Nicolás increased the credit of the Socialist Cards, from Bs. 14,500 to Bs. 30,000. These cards are part of the Plan Pobreza Cero, which benefits people in extreme poverty, the same one that Francisco Garcés denies. Nicolás promised to hand out five hundred thousand more cards, saying that the funds come from February’s gas price increase. He announced “the great revolutionary offensive” for September 1st -he wants conflict and on the street- and disregarded that the wage hike might have any effect on inflation. He threatened the opposition: “There’s a lot of room in Guárico’s prison. Make no mistakes,” while he decreed that September, October, November and December will be months of joy. He added this beautiful insight: “Why are the CLAPs a success? Because the product reaches the community directly (…) it doesn’t go through the hands of pelucones, thieves, bachaqueros, zombies.” It’s a miracle that 25% of the population doesn’t yet think that Nicolás is doing a bad job.

Pleading to China

The so-called China-Venezuela High Level Mixed Committee was installed this Monday to evaluate the strategic alliances between these countries in economic, political and social matters, meaning that the government is compromising all our future oil to get the Chinese to keep financing their disaster. Ricardo Menéndez, Planning vice-president, said that they’re trying to activate the 15 economy engines, celebrating that thanks to the Chinese, thousands of vehicles have been mobilized to distribute products -that we don’t produce here-, adding his expectations to learn about strengthening productive capacity, foreign currency generation and the transformation of the country’s production capacity, which they themselves destroyed.

Against Mercosur

The Venezuelan Foreign Affairs ministry issued a statement to respond to the observations made about Venezuela’s non-compliance with the commitments that certify the country as a member of Mercosur. Delcy condemns “the anti-judicial maneuvers and distortions” of Argentina, Paraguay and Brazil, who speak about Venezuela’s non-compliance with the Accession Protocol’s commitments, and said that Venezuela has surpassed the rest of the member countries, which according to her, have not “internalized [Mercosur’s] entire normative repertory.” She took the chance to say that political and ideological preferences prevail over the people’s genuine interests (PSUV in any government institution,) especially those that define political movements characterized by golpismo (4F,) extremism (Boycott against the National Assembly) and intolerance (political prisoners); that they don’t know principles (National Constitution,) disrespect the law (CNE, TSJ, SEBIN, etc.,) and violate the right to development (recall referendum,) undermining their own existence (check the statistics.) “Bottomless cynicism” isn’t merely a title, my friends.

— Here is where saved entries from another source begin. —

$ cat src/rtl/tdm_slot_engine.sv
module tdm_slot_engine #(
  parameter int SLOTS     = 128,
  parameter int WORD_BITS = 8,
  parameter int DLY_W     = 4
) (
  input  logic                     clk,
  input  logic                     rst_n,
  input  logic                     enable,
  input  logic                     fs_int_en,
  input  logic                     fs_pol,
  input  logic                     tdv_pol,
  input  logic [$clog2(SLOTS)-1:0] slot_last,
  input  logic [DLY_W-1:0]         frame_dly,
  input  logic [SLOTS-1:0]         tx_map,
  input  logic [SLOTS-1:0]         rx_map,
  input  logic [SLOTS-1:0]         tx_cmp_map,
  input  logic [SLOTS-1:0]         rx_cmp_map,
  input  logic                     fs_in,
  input  logic                     rx_d,
  input  logic [WORD_BITS-1:0]     tx_word,
  output logic                     fs_out,
  output logic                     tx_d,
  output logic                     tx_oe,
  output logic                     tdv,
  output logic                     tx_load,
  output logic                     tx_cmp,
  output logic [$clog2(SLOTS)-1:0] cur_slot,
  output logic [WORD_BITS-1:0]     rx_word,
  output logic                     rx_valid,
  output logic [$clog2(SLOTS)-1:0] rx_slot,
  output logic                     rx_cmp
);
  localparam int SW = $clog2(SLOTS);
  localparam int BW = $clog2(WORD_BITS);

  typedef enum logic [1:0] {S_IDLE, S_DLY, S_RUN} st_t;

  st_t            st_r, st_n;
  logic [DLY_W-1:0] cnt_r, cnt_n;
  logic [BW-1:0]  bit_r, bit_n;
  logic [SW-1:0]  slot_r, slot_n;
  logic [WORD_BITS-1:0] tx_sh, rx_sh;

  logic int_fs, fs_hit, dly_zero, act;
  logic [BW-1:0] bit_now;
  logic [SW-1:0] slot_now;
  logic last_bit, last_slot, tx_sel, rx_sel;

  assign int_fs    = enable & fs_int_en & (st_r == S_IDLE);
  assign fs_hit    = enable & (fs_int_en ? int_fs : (fs_in ^ fs_pol));
  assign dly_zero  = (frame_dly == '0);
  assign act       = enable & (fs_hit ? dly_zero : (st_r == S_RUN));
  assign bit_now   = fs_hit ? '0 : bit_r;
  assign slot_now  = fs_hit ? '0 : slot_r;
  assign last_bit  = (bit_now == BW'(WORD_BITS - 1));
  assign last_slot = (slot_now == slot_last);

  always_comb begin
    st_n   = st_r;
    cnt_n  = cnt_r;
    bit_n  = bit_r;
    slot_n = slot_r;
    if (!enable) begin
      st_n = S_IDLE; cnt_n = '0; bit_n = '0; slot_n = '0;
    end else if (fs_hit && !dly_zero) begin
      bit_n = '0; slot_n = '0;
      if (frame_dly == DLY_W'(1)) begin
        st_n = S_RUN; cnt_n = '0;
      end else begin
        st_n = S_DLY; cnt_n = frame_dly - DLY_W'(2);
      end
    end else if (act) begin
      if (!last_bit) begin
        st_n = S_RUN; bit_n = bit_now + BW'(1); slot_n = slot_now;
      end else if (last_slot) begin
        st_n = S_IDLE; bit_n = '0; slot_n = '0;
      end else begin
        st_n = S_RUN; bit_n = '0; slot_n = slot_now + SW'(1);
      end
    end else if (st_r == S_DLY) begin
      if (cnt_r == '0) begin
        st_n = S_RUN; bit_n = '0; slot_n = '0;
      end else begin
        cnt_n = cnt_r - DLY_W'(1);
      end
    end
  end

  always_ff @(posedge clk or negedge rst_n) begin
    if (!rst_n) begin
      st_r <= S_IDLE; cnt_r <= '0; bit_r <= '0; slot_r <= '0;
    end else begin
      st_r <= st_n; cnt_r <= cnt_n; bit_r <= bit_n; slot_r <= slot_n;
    end
  end

  assign tx_sel   = act & tx_map[slot_now];
  assign rx_sel   = act & rx_map[slot_now];
  assign tx_oe    = tx_sel;
  assign tdv      = tx_sel ^ tdv_pol;
  assign tx_load  = tx_sel & (bit_now == '0);
  assign tx_cmp   = tx_sel & tx_cmp_map[slot_now];
  assign tx_d     = tx_sel & (tx_load ? tx_word[WORD_BITS-1] : tx_sh[WORD_BITS-1]);
  assign cur_slot = act ? slot_now : '0;
  assign fs_out   = int_fs ^ fs_pol;

  always_ff @(posedge clk or negedge rst_n) begin
    if (!rst_n) tx_sh <= '0;
    else if (tx_load) tx_sh <= tx_word << 1;
    else if (tx_sel) tx_sh <= tx_sh << 1;
  end

  always_ff @(posedge clk or negedge rst_n) begin
    if (!rst_n) begin
      rx_sh <= '0; rx_word <= '0; rx_valid <= 1'b0; rx_slot <= '0; rx_cmp <= 1'b0;
    end else begin
      rx_valid <= 1'b0;
      if (rx_sel) begin
        rx_sh <= {rx_sh[WORD_BITS-2:0], rx_d};
        if (last_bit) begin
          rx_word  <= {rx_sh[WORD_BITS-2:0], rx_d};
          rx_valid <= 1'b1;
          rx_slot  <= slot_now;
          rx_cmp   <= rx_cmp_map[slot_now];
        end
      end
    end
  end
endmodule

“If there isn’t a political change, there won’t be an economic change (…) this is no longer a matter of political preferences but a national emergency,” said José Manuel Puente this Monday morning. The majority of the country knows it, that same majority that hopes for an election to remove the authors of this debacle and allow us to change. The government already tarnished September 1st. Perversion is also bottomless.

Naky Soto

Naky gets called Naibet at home and at the bank. She coordinates training programs for an NGO. She collects moments and turns them into words. She has more stories than freckles.